Customizing AKS Worker Nodes Using DaemonSet

Often we need to run supporting software on AKS (Azure Kubernetes Service) worker nodes, such as malware scanners, Policy Enforcers, etc. Currently, AKS worker nodes can only use operating system images specified by the cloud platform and cannot directly use custom images to customize worker nodes. Regular pod operations are isolated within containers and cannot affect their host machines. This article, inspired by the Kured project, guides you through the process of bootstrapping an AKS cluster using DaemonSets to make this possible.

Before reading this article, you need to master basic Kubernetes knowledge and operations, DaemonSet, as well as AKS basic concepts and deployment.

Principle

DaemonSets in Kubernetes allow you to run pods on every node; this is a great choice if you want to bootstrap new nodes and install software. You can configure privileges to run with DaemonSets and adjust the access level required by the DaemonSet according to the tasks you need to perform.

If you need to run commands on the host running the container, you can use the nsenter command. As a prerequisite for being able to do this, you need to ensure that the DaemonSet container has elevated privileges. This can be achieved by setting hostPID = true and privileged = true in the Daemonset YAML for high privileges, as shown below.

apiVersion: apps/v1
kind: DaemonSet
metadata:
  name: installer
  namespace: node-installer
spec:
  selector:
    matchLabels:
      job: installer
  template:
    metadata:
      labels:
        job: installer
    spec:
      hostPID: true
      restartPolicy: Always
      containers:
      - image: snowpeak.azurecr.cn/node-installer:centos
        name: installer
        securityContext:
          privileged: true
        volumeMounts:
        - name: install-script
          mountPath: /tmp
        - name: host-mount
          mountPath: /host
      volumes:
      - name: install-script
        configMap:
          name: sample-installer-config
      - name: host-mount
        hostPath:
          path: /tmp/install

This way you can get permission to execute commands on the host machine, and then use configMap to set the commands to execute. For example, here are 2 configuration files. One configmap_cowsay.yaml is used to install cowsay, a small program purely for text output.

apiVersion: v1
kind: ConfigMap
metadata:
  name: sample-installer-config
  namespace: node-installer
data:
  install.sh: |
    #!/bin/bash

    # Update and install packages
    apt-get update
    apt-get install cowsay -y

Another configmap_nginx.yaml is used to install nginx. The programs installed by these 2 configuration files are only for demonstration. We can extend them to other commands needed to initialize AKS worker nodes according to actual work needs and the actual operating system of the host machine.

Basic Deployment

Application

The demo source code is here: https://github.com/xfsnow/container/tree/master/AKSNodeInstaller

Azure Resources

Create an ACR for storing container images. Note that currently only the East 2 region can support the az acr build command to build and push locally to ACR. So we create the ACR resource in East 2, while the AKS cluster can be in any domestic region.
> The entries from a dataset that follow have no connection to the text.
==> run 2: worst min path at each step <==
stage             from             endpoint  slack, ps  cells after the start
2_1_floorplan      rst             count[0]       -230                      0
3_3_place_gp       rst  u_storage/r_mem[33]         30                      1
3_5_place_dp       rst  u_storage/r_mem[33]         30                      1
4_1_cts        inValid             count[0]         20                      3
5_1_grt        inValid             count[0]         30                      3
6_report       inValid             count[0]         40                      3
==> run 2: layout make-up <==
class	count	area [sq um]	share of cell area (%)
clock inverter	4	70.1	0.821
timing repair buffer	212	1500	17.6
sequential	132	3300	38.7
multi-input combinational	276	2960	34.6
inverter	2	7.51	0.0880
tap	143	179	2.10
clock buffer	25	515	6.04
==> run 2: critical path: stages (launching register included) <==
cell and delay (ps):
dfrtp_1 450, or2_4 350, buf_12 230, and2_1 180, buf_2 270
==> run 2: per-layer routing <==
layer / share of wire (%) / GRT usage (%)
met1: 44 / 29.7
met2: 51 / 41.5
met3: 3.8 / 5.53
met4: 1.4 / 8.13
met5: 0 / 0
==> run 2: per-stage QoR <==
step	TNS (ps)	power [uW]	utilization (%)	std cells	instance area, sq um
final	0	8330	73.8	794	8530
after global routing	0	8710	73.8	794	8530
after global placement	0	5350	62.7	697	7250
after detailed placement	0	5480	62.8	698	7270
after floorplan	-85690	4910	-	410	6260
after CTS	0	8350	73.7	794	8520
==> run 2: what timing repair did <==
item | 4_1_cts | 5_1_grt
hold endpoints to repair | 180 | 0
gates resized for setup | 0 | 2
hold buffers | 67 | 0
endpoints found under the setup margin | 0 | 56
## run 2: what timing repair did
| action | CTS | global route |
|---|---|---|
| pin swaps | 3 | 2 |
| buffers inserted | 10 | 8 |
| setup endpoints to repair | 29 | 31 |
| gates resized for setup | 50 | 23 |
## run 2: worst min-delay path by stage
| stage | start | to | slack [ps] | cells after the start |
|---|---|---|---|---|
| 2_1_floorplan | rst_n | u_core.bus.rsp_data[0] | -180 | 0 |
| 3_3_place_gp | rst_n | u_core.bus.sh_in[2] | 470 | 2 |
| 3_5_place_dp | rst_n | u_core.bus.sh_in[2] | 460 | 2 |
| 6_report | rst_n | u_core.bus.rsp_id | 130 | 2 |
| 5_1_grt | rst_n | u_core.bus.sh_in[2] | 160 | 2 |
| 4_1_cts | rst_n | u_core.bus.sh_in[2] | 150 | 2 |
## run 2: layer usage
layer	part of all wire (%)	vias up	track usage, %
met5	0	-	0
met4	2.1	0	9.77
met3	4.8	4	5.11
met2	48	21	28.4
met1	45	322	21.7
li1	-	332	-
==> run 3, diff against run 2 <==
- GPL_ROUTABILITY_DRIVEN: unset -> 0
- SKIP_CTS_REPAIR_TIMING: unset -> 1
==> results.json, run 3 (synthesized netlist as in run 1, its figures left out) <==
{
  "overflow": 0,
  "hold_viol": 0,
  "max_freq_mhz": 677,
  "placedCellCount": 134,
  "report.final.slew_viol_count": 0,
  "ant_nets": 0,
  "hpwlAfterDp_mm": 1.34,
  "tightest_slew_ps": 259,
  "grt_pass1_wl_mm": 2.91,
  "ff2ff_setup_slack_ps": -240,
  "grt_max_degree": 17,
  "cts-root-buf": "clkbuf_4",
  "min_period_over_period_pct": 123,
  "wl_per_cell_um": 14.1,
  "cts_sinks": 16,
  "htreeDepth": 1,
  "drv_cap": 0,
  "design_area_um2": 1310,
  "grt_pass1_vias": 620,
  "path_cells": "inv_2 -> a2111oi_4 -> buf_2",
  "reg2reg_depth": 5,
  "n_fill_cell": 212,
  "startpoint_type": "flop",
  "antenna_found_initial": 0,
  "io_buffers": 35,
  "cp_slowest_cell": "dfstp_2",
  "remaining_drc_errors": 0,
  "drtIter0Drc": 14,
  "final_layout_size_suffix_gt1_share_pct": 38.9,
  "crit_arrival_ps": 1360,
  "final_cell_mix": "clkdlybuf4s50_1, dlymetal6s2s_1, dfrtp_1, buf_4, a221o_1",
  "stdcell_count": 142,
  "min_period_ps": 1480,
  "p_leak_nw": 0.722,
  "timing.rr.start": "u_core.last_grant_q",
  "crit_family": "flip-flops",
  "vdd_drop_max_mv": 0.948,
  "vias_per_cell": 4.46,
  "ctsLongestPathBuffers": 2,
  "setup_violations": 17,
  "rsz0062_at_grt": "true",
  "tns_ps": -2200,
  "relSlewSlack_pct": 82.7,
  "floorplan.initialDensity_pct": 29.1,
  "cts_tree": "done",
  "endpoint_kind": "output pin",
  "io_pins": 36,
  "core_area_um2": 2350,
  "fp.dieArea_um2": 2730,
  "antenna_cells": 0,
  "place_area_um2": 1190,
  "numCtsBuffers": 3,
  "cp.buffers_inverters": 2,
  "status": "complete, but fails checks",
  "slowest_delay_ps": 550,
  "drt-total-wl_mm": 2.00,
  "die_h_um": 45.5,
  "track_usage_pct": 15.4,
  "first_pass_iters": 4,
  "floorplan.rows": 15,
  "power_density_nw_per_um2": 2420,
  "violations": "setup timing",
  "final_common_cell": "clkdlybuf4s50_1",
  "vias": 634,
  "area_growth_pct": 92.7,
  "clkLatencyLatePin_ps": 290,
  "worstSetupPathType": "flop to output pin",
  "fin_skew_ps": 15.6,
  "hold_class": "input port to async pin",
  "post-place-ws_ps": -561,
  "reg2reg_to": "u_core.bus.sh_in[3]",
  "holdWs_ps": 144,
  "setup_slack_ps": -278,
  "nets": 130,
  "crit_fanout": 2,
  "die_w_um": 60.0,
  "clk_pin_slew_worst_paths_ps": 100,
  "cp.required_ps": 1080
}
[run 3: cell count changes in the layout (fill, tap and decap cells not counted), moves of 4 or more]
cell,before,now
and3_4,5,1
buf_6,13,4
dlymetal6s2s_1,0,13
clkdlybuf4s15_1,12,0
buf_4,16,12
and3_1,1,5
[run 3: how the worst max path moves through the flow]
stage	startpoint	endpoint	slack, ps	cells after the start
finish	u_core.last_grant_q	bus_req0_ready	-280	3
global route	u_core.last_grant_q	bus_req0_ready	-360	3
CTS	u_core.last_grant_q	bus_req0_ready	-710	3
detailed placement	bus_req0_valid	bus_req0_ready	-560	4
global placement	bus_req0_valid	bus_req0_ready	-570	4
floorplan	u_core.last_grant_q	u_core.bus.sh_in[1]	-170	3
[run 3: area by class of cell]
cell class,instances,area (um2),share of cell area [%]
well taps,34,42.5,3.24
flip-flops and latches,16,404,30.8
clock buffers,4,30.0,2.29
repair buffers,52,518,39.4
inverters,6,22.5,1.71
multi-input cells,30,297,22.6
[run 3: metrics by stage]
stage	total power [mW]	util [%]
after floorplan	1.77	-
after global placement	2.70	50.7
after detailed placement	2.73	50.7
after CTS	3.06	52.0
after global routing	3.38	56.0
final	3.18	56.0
$ cat src/rtl/timetag_encoder.sv
// Timestamps per-channel edge pulses and queues tag words {lost, roll, mask, ts}
// in a show-ahead FIFO with valid/ready readout. Idle timestamp wraps emit rollover markers.
module timetag_encoder #(
  parameter int unsigned NCH   = 4,
  parameter int unsigned TS_W  = 32,
  parameter int unsigned DEPTH = 16
) (
  input  logic                         clock,
  input  logic                         reset,
  input  logic [NCH-1:0]               data_in,
  output logic [TS_W+NCH+1:0]          out_data,
  output logic                         out_valid,
  input  logic                         out_ready,
  output logic [$clog2(DEPTH+1)-1:0]   fifo_level,
  output logic [15:0]                  lost_count
);

  localparam int unsigned W  = TS_W + NCH + 2;
  localparam int unsigned AW = (DEPTH > 1) ? $clog2(DEPTH) : 1;
  localparam int unsigned LW = $clog2(DEPTH + 1);

  logic [TS_W-1:0] ts;
  logic            armed;
  logic            lost_flag;
  logic [W-1:0]    mem [DEPTH];
  logic [AW-1:0]   wr_ptr;
  logic [AW-1:0]   rd_ptr;
  logic [LW-1:0]   level;

  logic            roll;
  logic            push;
  logic            pop;
  logic            accept;
  logic [W-1:0]    word;

  // armed masks the ts==0 of the very first cycle after reset, which is not a wrap
  always_comb begin
    roll      = armed && (ts == '0);
    push      = (|data_in) || roll;
    out_valid = (level != '0);
    pop       = out_valid && out_ready;
    accept    = push && ((level != LW'(DEPTH)) || pop);
    word      = {lost_flag, roll, data_in, ts};
    out_data  = mem[rd_ptr];
  end

  assign fifo_level = level;

  always_ff @(posedge clock) begin
    if (reset) begin
      ts         <= '0;
      armed      <= 1'b0;
      lost_flag  <= 1'b0;
      wr_ptr     <= '0;
      rd_ptr     <= '0;
      level      <= '0;
      lost_count <= '0;
      for (int unsigned i = 0; i < DEPTH; i++) begin
        mem[i] <= '0;
      end
    end else begin
      ts    <= ts + TS_W'(1);
      armed <= 1'b1;

      if (accept) begin
        mem[wr_ptr] <= word;
        wr_ptr      <= wr_ptr + AW'(1);
        lost_flag   <= 1'b0;
      end else if (push) begin
        lost_flag <= 1'b1;
        if (lost_count != '1) begin
          lost_count <= lost_count + 16'd1;
        end
      end

      if (pop) begin
        rd_ptr <= rd_ptr + AW'(1);
      end

      case ({accept, pop})
        2'b10:   level <= level + LW'(1);
        2'b01:   level <= level - LW'(1);
        default: level <= level;
      endcase
    end
  end

endmodule

$ cat config.mk
export PLATFORM = sky130hd
export DESIGN_NAME = timetag_encoder
export DESIGN_NICKNAME = d
export VERILOG_FILES = /design/src/rtl/timetag_encoder.sv
export SDC_FILE = /design/constraint.sdc
export NUM_CORES = 1
export LEC_CHECK = 0
export ABC_AREA = 1
export ABC_CLOCK_PERIOD_IN_PS = 4400
export CORE_MARGIN = 3
export CORE_UTILIZATION = 50
export CTS_BUF_LIST = sky130_fd_sc_hd__clkbuf_16
export DETAILED_ROUTE_END_ITERATION = 12
export DONT_BUFFER_PORTS = 1
export PLACE_DENSITY_LB_ADDON = 0.05
export SYNTH_ARGS = -nofsm -noshare
export SYNTH_HDL_FRONTEND = slang
export SYNTH_SLANG_ARGS = --single-unit
$ cat constraint.sdc
create_clock -name clock -period 4.4 [get_ports clock]
set_clock_uncertainty 0.1 [all_clocks]
set_input_delay 1.1 -clock clock [delete_from_list [all_inputs] [get_ports clock]]
set_output_delay 1.1 -clock clock [all_outputs]
set_load 0.05 [all_outputs]
**After elaboration in Yosys (flattened, before gate mapping)**

Memories as Yosys holds them, arrays and structs flattened. A register that Yosys moved wholly into a read port is not among the register bits.
Index checks and enable logic that the tools add are counted.

- Register bits: 63
- RAM bits: 608
- Input bits: 7
- Output and inout port bits: 60
- Word-level logic and storage cells: 43
- Memories: 1

- Add/subtract/negate cells: 6
- Eq/ne operators: 4
- Mux-type cells: 12
- Bitwise logic cells: 1
- Reduce and logical (&&, ||, !) cells: 12

Memories:

| name | depth | width | read ports | clocked after Yosys merged registers in | write ports | RTL line | text |
|---|---|---|---|---|---|---|---|
| mem | 16 | 38 | 1 | 1 | 16 | 25 | `logic [W-1:0] mem [DEPTH];` |

Operators by type and width:

| operator | count |
|---|---|
| $mux 38 | 1 |
| $reduce_or 38->1 | 1 |
| $add 32x1->32 const B | 1 |
| $logic_not 32->1 | 1 |
| $add 16x1->16 const B | 1 |
| $ne 16x16->1 const B | 1 |
| $mux 4 | 3 |
| $pmux 5 s2 | 1 |
| $add 4x1->4 const B | 2 |
| $mux 1 | 7 |
| $add 5x1->5 const B | 1 |
| $ne 5x5->1 const B | 1 |
| $reduce_bool 5->1 | 1 |
| $sub 5x1->5 const B | 1 |
| $reduce_or 4->1 | 1 |
| $logic_and 1x1->1 | 3 |
| $reduce_and 3->1 | 1 |
| $eq 2x1->1 const B | 1 |
| $eq 2x2->1 const B | 1 |
| $logic_or 1x1->1 | 2 |
| $reduce_bool 2->1 | 1 |
| $reduce_or 2->1 | 1 |
| $not 1->1 | 1 |

**Depth between registers and ports, before layout**

Gate-level depths: netlist (run 1).

- Depth after elaboration: 9
- Depth in mapped cells: 21
- Gate-level depth less buffers: 20

**Worst setup path before layout (run 1)**

OpenSTA, ideal clock, no wires.

- Path kind: input -> register
- From: in data_in[1]
- To: mem mem[1][0] in the netlist's numbering (enable)
- Setup time: 518 ps
- Data arrival time: 3065 ps
- Data required time: 3782 ps
- Path slack: 717 ps
- Stages: 9
- Path buffers: 3
- Cells stage by stage: nor4_1 nand2_4 nand2_4 nor2_8 buf_6 nand3_2 buf_4 buf_6 nand2_1

RTL lines:

| what | RTL line | text |
|---|---|---|
| start, declared | 10 | `input logic [NCH-1:0] data_in,` |
| end, declared | 25 |  |

==> key figures, run 1 <==
Timing
  • RSZ-0062 raised after global routing: no
  • Worst Slack Setup Final: 0.386 ns
  • Setup tns final: 0 ns
  • Final worst path period need: between 4 and 5 ns
  • Post-route clock period utilization: around 90%
  • Fin. Hold Viols: 0
  • Relative slew slack: 35.2%
  • Worst-margin pin slew: just under 1 ns
  • Max Freq: between 200 and 250 MHz
  • Max Slew Vio Count: 0
  • Final setup fails: 0

Worst hold path
  • Min-Delay Path Class: reg -> reg
  • Hold Path Stages: 1
  • Hold path start: rd_ptr[2]

Routing
  • Residual DRC: 0
  • 1st-iter DRT viols: 2163
  • First-pass DRT Iterations: 7
  • Post-DRT Antenna Nets: 0
  • Routed wire length: 89300 um
  • Vias/cell: just under 6
  • Vias post-DR: 21200
  • DR WL/cell: approximately 25 um

Placed design
  • Port bufs: 0
  • Final Wtd Congestion: 0.808
  • DP Area: ~31000 sq um
  • HPWL after DPL: 48400 um
  • DP Worst Slack: approximately 1 ns

Setup path
  • FF-to-FF path depth: 15
  • Crit. End Element: output port
  • Crit path largest cell delay: 0.65 ns
  • Worst endpoint data arrival time: around 2.8 ns
  • Worst path slowest cell: dfxtp_4
  • CP startpoint kind: register
  • Worst Path Required: between 3 and 4 ns
  • CP cell instances: inv_4 > buf_12 > o21ai_0 > o211ai_1 > nand2_1
  • CP delay by family, top: flip-flops
  • Buf/Inv on CP: 2
  • Reg2Reg Capture Point: fifo_level[4]
  • R2R setup slack: a little under 1 ns
  • RR Startpoint: fifo_level[1]
  • Critical Setup Path Class: reg -> out
  • Crit-path max FO: 37

Outcome
  • Status: completed

Power and ir drop
  • Leakage: between 0.01 and 0.015 uW
  • Overall power: between 15000 and 20000 uW
  • PD cells: 527 nW/um^2
  • VDD IR-drop max: 0.357 mV

Finish
  • Nets: 2799
  • Design area: 33800 sq um
  • Share of cells above drive strength 1: 10.5%
  • Ant. Diodes: 0
  • Most common cell after layout, fill and taps aside: nor2_1
  • Most frequent cells in the layout: nor2_1 (620), edfxtp_1 (608), inv_1 (224)
  • Layout overhead on the synthesized area: 10.4%
  • Core Util, Final: 55.8%

Synthesis
  • Main combinational cell family by area after synthesis: simple AND/OR/NAND/NOR gates
  • Syn avg cell area: roughly 11 sq um
  • Yosys Warn Count: 0
  • Post-synthesis compound-gate area fraction: 10.5%
  • Number of flops mapped to enable cells by yosys: a little over 600
  • Post-Syn Instances: between 2000 and 3000
  • Post-synthesis simple-gate area fraction: 13.3%
  • Mux share of post-synthesis cell area: 4.97%
  • Register bit total from synthesis: 675
  • Post-Synth XOR/XNOR Area: 0.372%
  • Post-Synth Adder-Cell Area: 0.515%
  • Synth cell types: 35
  • Area of the mapped netlist: 30600 sq um
  • Async S/R FF share, synth: 0%
  • Syn_nets: 2876
  • Ys flop type: edfxtp_1
  • Register area share after synthesis: 64.1%

Clock network
  • Post-CTS setup buffer count: 0
  • Later-pin clock latency in the skew report: 0.61 ns
  • CTS root buffer: clkbuf_16
  • Hold_buf cts: 0
  • CTS buffer count: 73
  • Clock transition at the registers of the reported paths: ~0.060 ns
  • Cts repair resizes: 0
  • CTS tree: yes
  • Maximum level of the CTS H-tree: 3
  • Max Root-Sink Buffers: 3
  • # clock sinks: a little under 700

GRT
  • Largest net degree at the start of global routing: 82
  • Total GRT Usage: 27.9%
  • Global-route wire length before repair: 132000 um
  • Grt ovf: 0
  • Initial antenna violation count: 0
  • Vias in the first global route: 20400

Job
  • Max cap viols: 0

Floorplanning
  • IO Count: 67
  • Die X: ~250 um
  • Die Y: 253 um
  • Core Region: 60500 sq um
  • Initial Utilization: between 50 and 60%
  • Rows: 90
  • Die area: 64200 sq um
## Yosys cell counts (2+ instances only)
cell	n	area share, %
nor2_1	620	7.6
edfxtp_1	608	60
o21ai_0	221	3.6
inv_1	209	2.6
a21oi_1	189	3.1
nand2_1	160	2.0
clkbuf_1	156	1.9
mux2i_1	152	5.0
o211ai_1	152	3.7
nand3_1	74	1.2
dfxtp_1	67	4.4
nor2_2	55	1.1
buf_2	49	0.80
nor3_1	30	0.49
inv_2	22	0.27
nand4_1	13	0.27
buf_6	12	0.44
ha_1	11	0.45
xor2_1	9	0.26
buf_1	8	0.098
nand3_2	8	0.26
buf_4	5	0.12
clkinv_1	4	0.049
nor4_1	4	0.082
xnor2_1	4	0.11
nor3b_1	3	0.074
nand2_4	2	0.074
o21a_1	2	0.049
or2_2	2	0.041
## logic make-up (layout without fill, tap and decap cells)
family / Yosys count / in the layout
muxes: 152 / 152
buffers and inverters: 466 / 447
adders and majority gates: 12 / 12
DFF: 675 / 675
xor gates and xnor gates: 13 / 13
and+or+nand+nor: 974 / 974
AOI/OAI and AO/OA: 565 / 565
## how the worst max path moves through the flow
stage / to / slack [ns] / depth (start not counted)
CTS: out_data[13] / 0.35 / 6
finish: out_data[20] / 0.39 / 5
floorplan: mem[1][0] / 0.72 / 9
global placement: fifo_level[4] / 0.97 / 15
global route: out_data[20] / 0.26 / 5
detailed placement: out_data[13] / 1.02 / 6
## worst reg2reg max path, cell delays in order, from the launching register on
cell	delay [ns]
dfxtp_1	0.53
nor2_1	0.24
nand4_1	0.55
nand2_1	0.42
inv_1	0.12
nand2_1	0.11
inv_1	0.10
fa_1	0.40
nand2_1	0.09
nand2_1	0.06
a21oi_1	0.18
nand3_1	0.10
nand2_1	0.11
nand3_1	0.08
nand2_1	0.09
nor2_1	0.04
Define Environment Variables

REGION_NAME=ChinaEast2
RESOURCE_GROUP=aksNodeInstaller
AKS_CLUSTER_NAME=NodeInstaller
ACR_NAME=NodeInstaller$RANDOM

Create Resource Group

az group create --location $REGION_NAME --name $RESOURCE_GROUP

Create ACR

az acr create --resource-group $RESOURCE_GROUP --name $ACR_NAME --location $REGION_NAME --sku Standard

List the results

az acr list -o table
NAME              RESOURCE GROUP     LOCATION     SKU      LOGIN SERVER                   CREATION DATE         ADMIN ENABLED
--------          ----------------   -----------  -----    -------------------           --------------------  ---------------
NodeInstaller1044 aksNodeInstaller   chinaeast2   Standard nodeinstaller.azurecr.cn    2021-03-28T14:37:32Z  False

Create AKS Cluster

az aks create \
    --resource-group $RESOURCE_GROUP \
    --name $AKS_CLUSTER_NAME \
    --location $REGION_NAME \
    --node-count 1 \
    --attach-acr $ACR_NAME

Parameter explanation:

--resource-group specifies the resource group.

--name AKS cluster name.

--location AKS cluster region.

--node-count Number of worker nodes in the AKS cluster. For a demo cluster, we specify only 1. In actual production environments, you can specify multiple nodes. Using DaemonSet can update multiple worker nodes simultaneously.

--attach-acr The bound container image registry ACR resource, so that this AKS cluster can directly pull images from this ACR later.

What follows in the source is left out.